Exercise details: The required output is the line that contains "AND/OR/NAND/NOR | 86 |" and every line after it, each written out exactly, up to the end of the entries.

Exercise materials:

"""

==> config.mk <==
export PLATFORM = sky130hd
export DESIGN_NAME = fill_error_syndrome_capture
export DESIGN_NICKNAME = d
export VERILOG_FILES = /design/src/logic/fill_error_syndrome_capture.v
export VERILOG_INCLUDE_DIRS = /design/src /design/src/logic
export SDC_FILE = /design/constraint.sdc
export NUM_CORES = 1
export LEC_CHECK = 0
export CAP_MARGIN = 20
export CORE_MARGIN = 2
export CORE_UTILIZATION = 50
export DETAILED_ROUTE_END_ITERATION = 10
export DONT_BUFFER_PORTS = 1
export PLACE_DENSITY = 0.65
export SLEW_MARGIN = 25
export SYNTH_ARGS = -nofsm -noshare
export SYNTH_HDL_FRONTEND = slang
export SYNTH_SLANG_ARGS = --single-unit
==> constraint.sdc <==
create_clock -name sys_clk -period 8.7 [get_ports sys_clk]
set_input_delay 0.87 -clock sys_clk [delete_from_list [all_inputs] [get_ports sys_clk]]
set_output_delay 0.87 -clock sys_clk [all_outputs]
set_load 0.02 [all_outputs]
==> src/logic/fill_error_syndrome_defines.vh <==
// Offsets, field positions and codes for the fill error capture block
`ifndef FILL_ERROR_SYNDROME_DEFINES_VH
`define FILL_ERROR_SYNDROME_DEFINES_VH

`define FILL_ERR_SYN_OFFSET 40'hFFFFF00068
`define ERR_ADDR_OFFSET 40'hFFFFF00148
`define IPR_ADDR_W 40
`define FILL_ADDR_W 40
`define SYN_W 16
`define SYN_LO_MSB 7
`define SYN_LO_LSB 0
`define SYN_HI_MSB 15
`define SYN_HI_LSB 8
`define SYN_NONE 8'h00
`define RD_DATA_RESET 64'h0000000000000000

`endif

==> src/logic/fill_error_syndrome_capture.v <==
// Fill ECC/parity error capture: syndrome and error address registers
// Behaviour
// RULE1: Address register read-only, holds flagged error address
// RULE2: Address valid only while an error flag set
// RULE3: Syndrome register is read-only, sixteen bits
// RULE4: First correctable loads unlocked; later ones ignored
// RULE5: Uncorrectable or parity error loads and locks
// RULE6: Status read unlocks syndrome and address
// RULE7: Reset does not unlock the captures
// RULE8: ECC: low byte lower, high byte upper
// RULE9: Zero quadword syndrome means no error
// RULE10: Parity mode flags each bad byte
// RULE11: Check bit i error gives one-hot syndrome
// RULE12: Data bits 0-15 syndrome codes fixed
// RULE13: Data bits 16-31 syndrome codes fixed
// RULE14: Data bits 32-47 syndrome codes fixed
// RULE15: Data bits 48-63 syndrome codes fixed
// RULE16: Second uncorrectable only sets second-hard flag
// RULE17: Correctable after uncorrectable is not logged
// RULE18: Both flags: read clears correctable only
// RULE19: Syndrome is received XOR regenerated check
// RULE20: Address loads and locks like syndrome
`include "fill_error_syndrome_defines.vh"

module fill_error_syndrome_capture (
    input wire sys_clk,
    input wire nrst,
    input wire powerUpClear,
    input wire fillValid,
    input wire eccMode,
    input wire [`FILL_ADDR_W-1:0] fillAddr,
    input wire [127:0] fillData,
    input wire [15:0] fillCheck,
    input wire statusRead,
    input wire iprRead,
    input wire [`IPR_ADDR_W-1:0] iprAddr,
    output reg [63:0] iprRdData,
    output reg iprRdValid,
    output reg corErrFlag,
    output reg uncErrFlag,
    output reg secondHardFlag,
    output reg addrValid
);

    // Syndrome of a single-bit error in data bit idx
    function [7:0] dataSyn;
        input [5:0] idx;
        begin
            case (idx)
                // RULE12: bits 0-15 codes
                6'h00: dataSyn = 8'hCE;
                6'h01: dataSyn = 8'hCB;
                6'h02: dataSyn = 8'hD3;
                6'h03: dataSyn = 8'hD5;
                6'h04: dataSyn = 8'hD6;
                6'h05: dataSyn = 8'hD9;
                6'h06: dataSyn = 8'hDA;
                6'h07: dataSyn = 8'hDC;
                6'h08: dataSyn = 8'h23;
                6'h09: dataSyn = 8'h25;
                6'h0A: dataSyn = 8'h26;
                6'h0B: dataSyn = 8'h29;
                6'h0C: dataSyn = 8'h2A;
                6'h0D: dataSyn = 8'h2C;
                6'h0E: dataSyn = 8'h31;
                6'h0F: dataSyn = 8'h34;
                // RULE13: bits 16-31 codes
                6'h10: dataSyn = 8'h0E;
                6'h11: dataSyn = 8'h0B;
                6'h12: dataSyn = 8'h13;
                6'h13: dataSyn = 8'h15;
                6'h14: dataSyn = 8'h16;
                6'h15: dataSyn = 8'h19;
                6'h16: dataSyn = 8'h1A;
                6'h17: dataSyn = 8'h1C;
                6'h18: dataSyn = 8'hE3;
                6'h19: dataSyn = 8'hE5;
                6'h1A: dataSyn = 8'hE6;
                6'h1B: dataSyn = 8'hE9;
                6'h1C: dataSyn = 8'hEA;
                6'h1D: dataSyn = 8'hEC;
                6'h1E: dataSyn = 8'hF1;
                6'h1F: dataSyn = 8'hF4;
                // RULE14: bits 32-47 codes
                6'h20: dataSyn = 8'h4F;
                6'h21: dataSyn = 8'h4A;
                6'h22: dataSyn = 8'h52;
                6'h23: dataSyn = 8'h54;
                6'h24: dataSyn = 8'h57;
                6'h25: dataSyn = 8'h58;
                6'h26: dataSyn = 8'h5B;
                6'h27: dataSyn = 8'h5D;
                6'h28: dataSyn = 8'hA2;
                6'h29: dataSyn = 8'hA4;
                6'h2A: dataSyn = 8'hA7;
                6'h2B: dataSyn = 8'hA8;
                6'h2C: dataSyn = 8'hAB;
                6'h2D: dataSyn = 8'hAD;
                6'h2E: dataSyn = 8'hB0;
                6'h2F: dataSyn = 8'hB5;
                // RULE15: bits 48-63 codes
                6'h30: dataSyn = 8'h8F;
                6'h31: dataSyn = 8'h8A;
                6'h32: dataSyn = 8'h92;
                6'h33: dataSyn = 8'h94;
                6'h34: dataSyn = 8'h97;
                6'h35: dataSyn = 8'h98;
                6'h36: dataSyn = 8'h9B;
                6'h37: dataSyn = 8'h9D;
                6'h38: dataSyn = 8'h62;
                6'h39: dataSyn = 8'h64;
                6'h3A: dataSyn = 8'h67;
                6'h3B: dataSyn = 8'h68;
                6'h3C: dataSyn = 8'h6B;
                6'h3D: dataSyn = 8'h6D;
                6'h3E: dataSyn = 8'h70;
                default: dataSyn = 8'h75;
            endcase
        end
    endfunction

    // Check bits regenerated from a quadword
    function [7:0] genCheck;
        input [63:0] qw;
        integer i;
        reg [7:0] acc;
        begin
            acc = 8'h00;
            for (i = 0; i < 64; i = i + 1)
            begin
                if (qw[i])
                    acc = acc ^ dataSyn(i[5:0]);
            end
            genCheck = acc;
        end
    endfunction

    // Odd weight is a single-bit error; even nonzero is double
    function isSingle;
        input [7:0] s;
        begin
            isSingle = ^s;
        end
    endfunction

    wire [7:0] synLo;
    wire [7:0] synHi;
    wire [15:0] parErrBytes;
    // RULE19: received XOR regenerated
    assign synLo = fillCheck[7:0] ^ genCheck(fillData[63:0]);
    assign synHi = fillCheck[15:8] ^ genCheck(fillData[127:64]);

    // RULE10: even parity per byte, one check bit per byte
    genvar b;
    generate
        for (b = 0; b < 16; b = b + 1)
        begin : gParity
            assign parErrBytes[b] = ^{fillData[8*b+7:8*b], fillCheck[b]};
        end
    endgenerate

    // RULE9: zero syndrome means clean quadword
    wire loBad = (synLo != `SYN_NONE);
    wire hiBad = (synHi != `SYN_NONE);
    // RULE11: one-hot check-bit syndromes have odd weight, so correctable
    wire eccUnc = (loBad && !isSingle(synLo)) || (hiBad && !isSingle(synHi));
    wire eccCor = (loBad || hiBad) && !eccUnc;
    // Parity errors count as hard errors
    wire fillUnc = fillValid && (eccMode ? eccUnc : (parErrBytes != 16'h0000));
    wire fillCor = fillValid && eccMode && eccCor;

    // Flags and captures are deliberately not on nrst so a lock survives reset
    reg corReg;
    reg uncReg;
    reg hardReg;
    reg [`SYN_W-1:0] synReg;
    reg [`FILL_ADDR_W-1:0] addrReg;
    reg corNext;
    reg uncNext;
    reg hardNext;
    reg loadNext;

    always @*
    begin
        corNext = corReg;
        uncNext = uncReg;
        hardNext = hardReg;
        loadNext = 1'b0;
        if (statusRead)
        begin
            // RULE18: both set, read clears only the correctable flag
            if (corReg && uncReg)
                corNext = 1'b0;
            else
            begin
                // RULE6: read clears and unlocks
                corNext = 1'b0;
                uncNext = 1'b0;
                hardNext = 1'b0;
            end
        end
        // New events win over a same-cycle read
        if (fillUnc)
        begin
            // RULE16: second hard error only sets its flag
            if (uncNext)
                hardNext = 1'b1;
            else
            begin
                // RULE5: load and lock
                uncNext = 1'b1;
                loadNext = 1'b1;
            end
        end
        // RULE17: correctable under a hard lock is dropped
        else if (fillCor && !uncNext)
        begin
            // RULE4: only the first correctable loads
            if (!corNext)
                loadNext = 1'b1;
            corNext = 1'b1;
        end
    end

    // RULE7: only power-up clears, never nrst
    always @(posedge sys_clk)
    begin
        if (powerUpClear)
        begin
            corReg <= 1'b0;
            uncReg <= 1'b0;
            hardReg <= 1'b0;
        end
        else
        begin
            corReg <= corNext;
            uncReg <= uncNext;
            hardReg <= hardNext;
        end
    end

    always @(posedge sys_clk)
    begin
        if (loadNext)
        begin
            // RULE8: lower quadword in low byte, upper in high byte
            if (eccMode)
            begin
                synReg[`SYN_LO_MSB:`SYN_LO_LSB] <= synLo;
                synReg[`SYN_HI_MSB:`SYN_HI_LSB] <= synHi;
            end
            else
                synReg <= parErrBytes;
            // RULE20: address captured with the syndrome
            addrReg <= fillAddr;
        end
    end

    // Read port and flag outputs
    always @(posedge sys_clk or negedge nrst)
    begin
        if (!nrst)
        begin
            iprRdData <= `RD_DATA_RESET;
            iprRdValid <= 1'b0;
            corErrFlag <= 1'b0;
            uncErrFlag <= 1'b0;
            secondHardFlag <= 1'b0;
            addrValid <= 1'b0;
        end
        else
        begin
            iprRdValid <= iprRead;
            // Outputs must track the internal clear, or they lag it by an edge
            if (powerUpClear)
            begin
                corErrFlag <= 1'b0;
                uncErrFlag <= 1'b0;
                secondHardFlag <= 1'b0;
                addrValid <= 1'b0;
            end
            else
            begin
                corErrFlag <= corNext;
                uncErrFlag <= uncNext;
                secondHardFlag <= hardNext;
                // RULE2: address meaningful only with a flag up
                addrValid <= corNext | uncNext;
            end
            if (iprRead)
            begin
                // RULE3: 16-bit read-only syndrome
                if (iprAddr == `FILL_ERR_SYN_OFFSET)
                    iprRdData <= {48'h000000000000, synReg};
                // RULE1: read-only error address
                else if (iprAddr == `ERR_ADDR_OFFSET)
                    iprRdData <= {24'h000000, addrReg};
                else
                    iprRdData <= `RD_DATA_RESET;
            end
        end
    end

endmodule // fill_error_syndrome_capture

==> summary.txt <==
Outcome
  • Status: completed

Setup path
  • Worst Setup SP: fillData[35]
  • Critical path's largest stage delay: 0.57 ns
  • Crit path launch type: input port
  • Reg2reg start: corReg
  • CP cell instances: xnor3_1 -> xnor3_1 -> xnor2_1 -> xnor3_1 -> xnor2_1 -> ha_1 -> xnor2_1 -> xnor2_1 -> o221ai_1 -> nor3_1 -> o21ai_0 -> a21oi_4 -> buf_4
  • Crit end category: register
  • Most used cell, CP: xnor2_1
  • Crit-path leading delay family: XOR/XNOR gates
  • CP Class: in -> reg
  • Worst Path Arrival: 4.54 ns
  • Critical Path Fanout Max: 56
  • Slowest-stage cell, CP: buf_4
  • CP required: 8.66 ns
  • Buf/Inv on CP: 1

Global routing
  • Largest net degree at the start of global routing: 82
  • Number of global-route vias before repair: 4,646
  • GRT overflow: 0
  • First-pass GRT wire length: 24,500 microns
  • Initial antenna violation count: 0
  • GRT Total Usage: 0.197

Clock network
  • Bufs on Longest Clock Path: 2
  • Clk Latency, worst-skew pair: 0.33 ns
  • Clk root buf: clkbuf_16
  • H-tree level count: 3
  • TritonCTS Sinks: 104
  • Post-CTS Repair Setup Buffers: 0
  • Clock buffer count from CTS: 9
  • Hold buffer count at cts: 0
  • CTS clk-pin slew, worst paths: 0.06 ns
  • Cts repair resizes: 0
  • CTS tree: yes

Logic synthesis
  • Simple-Gate Fraction of Synth Area: 0.0604
  • Top_reg_cell synth: edfxtp_1
  • Post-synthesis xor/xnor area fraction: 0.434
  • Mapped Avg Cell Area: 11.8 sq um
  • Top post-synthesis cells by area: xnor2_1, edfxtp_1, dfrtp_1
  • EDFF count, synth: 56
  • Synth unique cells: 39
  • Multiplexer area fraction after synthesis: 0.0133
  • Yosys top cell by area: xnor2_1
  • Largest family of logic cells by synthesized area: XOR/XNOR gates
  • Post-synthesis cell count: 637
  • Adder-cell share of the synthesized area: 0.0133
  • Ys Warns: 0
  • #FFs+latches synth: 104
  • Post-synth top area share: 0.229
  • Register area share after synthesis: 0.380
  • Asr flop ratio synth: 0.433
  • Compound-gate portion of the synthesized area: 0.0536
  • Mapped Area: 7540 sq um

STA
  • Clk_skew: 0.00237 ns
  • Final Worst Setup Slack: 4.12 ns
  • Final setup TNS: 0 ns
  • Tcrit/Tclk final: 0.527
  • Slew Viols, Final: 0
  • Slew headroom: 0.326
  • Crit path time final: 4.58 ns
  • Final hold vios: 0
  • Hold_ws: 0.234 ns
  • RSZ-0062 raised after global routing: false
  • Max Freq: 0.218 GHz
  • Final setup viols: 0
  • Transition time of the tightest slew-check pin: 1.01 ns

Floorplanning
  • Core area: 14,600 sq um
  • I/O pin count: 300
  • Die width: 127 microns
  • Die area: 16,100 sq um
  • Initial Utilization: 0.515
  • Core Rows: 44
  • Die height: 127 microns

Detailed routing
  • Final wirelength: 16,200 microns
  • Initial DRC count: 189
  • Post-DR wirelength/cell: 19.7 microns
  • ANT nets after route: 0
  • Vias: 4,401
  • DRC viols: 0
  • Vias per inst: 5.35
  • Initial DRT Pass Iterations: 4

Final layout
  • Final std cells w/o fill: 823
  • Layout cells sized above 1: 0.0329
  • Fillers: 1,260
  • Most common cell after layout, fill and taps aside: xnor2_1
  • Finished Cell Area: 7950 sq um
  • Nets@finish: 873
  • Area Growth Syn to Fin: 5.37%
  • # diodes: 0
  • Commonest non-fill, non-tap cells in the layout: xnor2_1, edfxtp_1, xor2_1

Place
  • Placed cells: 807
  • Placed instance area: 7650 sq um
  • Detailed-placement wirelength estimate: 13,700 microns
  • Gpl congestion: 0.827
  • PortBufs: 0
  • Setup WS pre-CTS: 3.78 ns

Min path
  • Hold crit path type: in -> async

Power
  • Lkg Pwr: 0.00314 uW
  • Worst vdd ir: 680 uV
  • Pwr dens: 415 nW/um^2

Flow run
  • MaxCap Viol Count: 0
[path summary, 6_finish.rpt]
path                            cells past startpoint       endpoint  slack, ns
worst min-delay path                                0  iprRdData[28]       0.23
worst max register to register                      5     synReg[15]       6.78
max in group asynchronous                           0  iprRdData[13]       8.38
worst min register to register                      2  iprRdData[19]       0.47
min in group sys_clk                                2  iprRdData[19]       0.47
worst max-delay path                               13     synReg[15]       4.12
[where the power goes]
group / switching (uW) / internal (uW) / total [uW]
sequential: 63.4 / 1020 / 1090
clock: 156 / 240 / 396
combinational: 1080 / 734 / 1810
[synthesized netlist by cell type (2+ instances only)]
cell and instances:
nor2_1 24, mux2i_1 10, dfxtp_1 3, buf_1 3, a211oi_1 2, inv_1 25
and4_1 2, a22oi_1 17, xnor2_1 197, xor2_1 47, a21oi_1 18, nand4_1 7
nand2_1 11, xnor3_1 41, edfxtp_1 56, ha_1 8, nor3b_2 2, nand3_1 24
nor3_1 2, xor3_1 7, xnor3_2 2, and2_1 2, dfrtp_1 45, or4b_1 2
nor4_1 3, buf_2 4, clkbuf_1 7, o21ai_0 31, buf_4 25
[layout make-up]
cell class | count | area (sq um) | share of cell area
Multi-Input combinational cell | 492 | 4440 | 0.559
Clock buffer | 13 | 262 | 0.0329
Clock inverter | 3 | 40.0 | 0.00504
Timing Repair Buffer | 2 | 15.0 | 0.00189
Tap cell | 184 | 230 | 0.0290
Sequential cell | 104 | 2870 | 0.361
Inverter | 25 | 93.8 | 0.0118
[state kept, by name (all words and copies together), names as in the netlist]
signal,flops
synReg,16
secondHardFlag,1
addrReg,40
corReg,1
uncErrFlag,1
iprRdData,40
iprRdValid,1
hardReg,1
uncReg,1
corErrFlag,1
addrValid,1
[metal layers]
metal	track usage	part of all wire	vias up	wire length [microns]
met5	0	0	-	0
met4	0.0608	0.016	0	255
met3	0.0536	0.084	15	1370
met2	0.340	0.49	187	7990
met1	0.243	0.41	2089	6620
li1	-	-	2110	-
[metrics by stage]
stage | utilization | total power [uW]
2_1_floorplan | - | 2190
3_3_place_gp | 0.522 | 2880
3_5_place_dp | 0.522 | 2930
4_1_cts | 0.543 | 3340
5_1_grt | 0.543 | 3530
6_report | 0.543 | 3300
[logic make-up after synthesis]
| family | after synthesis |
|---|---|
| XOR/XNOR | 294 |
| flip-flops | 104 |
| AND/OR/NAND/NOR | 86 |
| AO/OA/AOI/OAI | 70 |
| buffers and inverters | 64 |
| multiplexers | 10 |
| adder cells (fa/ha/maj) | 8 |
| other | 1 |
Note: power is estimated with default switching activity, not from simulation.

"""

Reply:
| AND/OR/NAND/NOR | 86 |
| AO/OA/AOI/OAI | 70 |
| buffers and inverters | 64 |
| multiplexers | 10 |
| adder cells (fa/ha/maj) | 8 |
| other | 1 |
Note: power is estimated with default switching activity, not from simulation.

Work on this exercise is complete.